However, I am delighted that so many of you chose to join me. Thank you.

And thank you for all your 'likes' and comments. It was extremely encouraging to know that people were enjoying it.

Just in case anyone is interested, today's photograph shows all the books that I used during the course of this series of blogs.

The books are arranged in three categories:

- on the left are the ones upon which I heavily relied.

- the books on the right focus on our present and our future.

- in the middle, are the ones that I dipped into.

And, of course, I made extensive use of Wikipedia, which is – in my opinion – an example of humanity at its absolute best.

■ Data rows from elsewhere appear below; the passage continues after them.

<file path="config.mk">
export PLATFORM = sky130hd
export DESIGN_NAME = pha_div
export DESIGN_NICKNAME = d
export VERILOG_FILES = /design/src/pha_div.sv
export SDC_FILE = /design/constraint.sdc
export NUM_CORES = 1
export LEC_CHECK = 0
export BUFFER_PORTS_ARGS = -buffer_cell sky130_fd_sc_hd__buf_2
export CAP_MARGIN = 25
export CORE_ASPECT_RATIO = 0.7
export CORE_MARGIN = 10
export CORE_UTILIZATION = 55
export CTS_BUF_LIST = sky130_fd_sc_hd__clkbuf_8
export DETAILED_ROUTE_END_ITERATION = 6
export GPL_TIMING_DRIVEN = 0
export PLACE_DENSITY = 0.82
export SETUP_SLACK_MARGIN = 0.02
export SYNTH_ARGS = -nofsm -noshare
export SYNTH_HDL_FRONTEND = slang
export SYNTH_SLANG_ARGS = --single-unit
</file>
<file path="constraint.sdc">
create_clock -name clk -period 5.3 [get_ports clk]
set_input_delay 0.795 -clock clk [delete_from_list [all_inputs] [get_ports clk]]
set_output_delay 0.795 -clock clk [all_outputs]
set_load 0.01 [all_outputs]
</file>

If anyone wants my views on any of the books, please leave a comment or message me. I haven't read all of all of them, but I now have a 'feel' for most of them.

From reading these, one thing became abundantly clear; there is so much that we don't know.

If these blogs had been written 10 years ago, they would have been very different. 30 years ago and it would probably have been impossible. If I were to do it again in 10 years' time, many elements will be very different as we make new discoveries.

The books I particularly recommend are:

Bill Bryson, 'A Short History of Nearly Everything' (2003): a work of genius by a genius.

John Hands, 'Cosmosapiens' (2015): a fascinating analysis of human evolution by a maverick thinker.

Guido Tonelli, 'Genesis' (2021): reading it makes you feel more intelligent, even though you don't understand a word of it, or perhaps it is because you don't understand a word of it.

Dave Goulson, 'Silent Earth' (2021): he is just a brilliant writer (and he knows his bumblebees). Anything by Goulson is brilliant.

Thank you. Here endeth my 50th blog in this series.

Oh, actually...

My final – rather banal – thought is this.

If we knew for certain that humanity would still be on this Earth in a million years from now, what decisions should we make today to ensure that the lives of our descendants are as good, or even better, than ours?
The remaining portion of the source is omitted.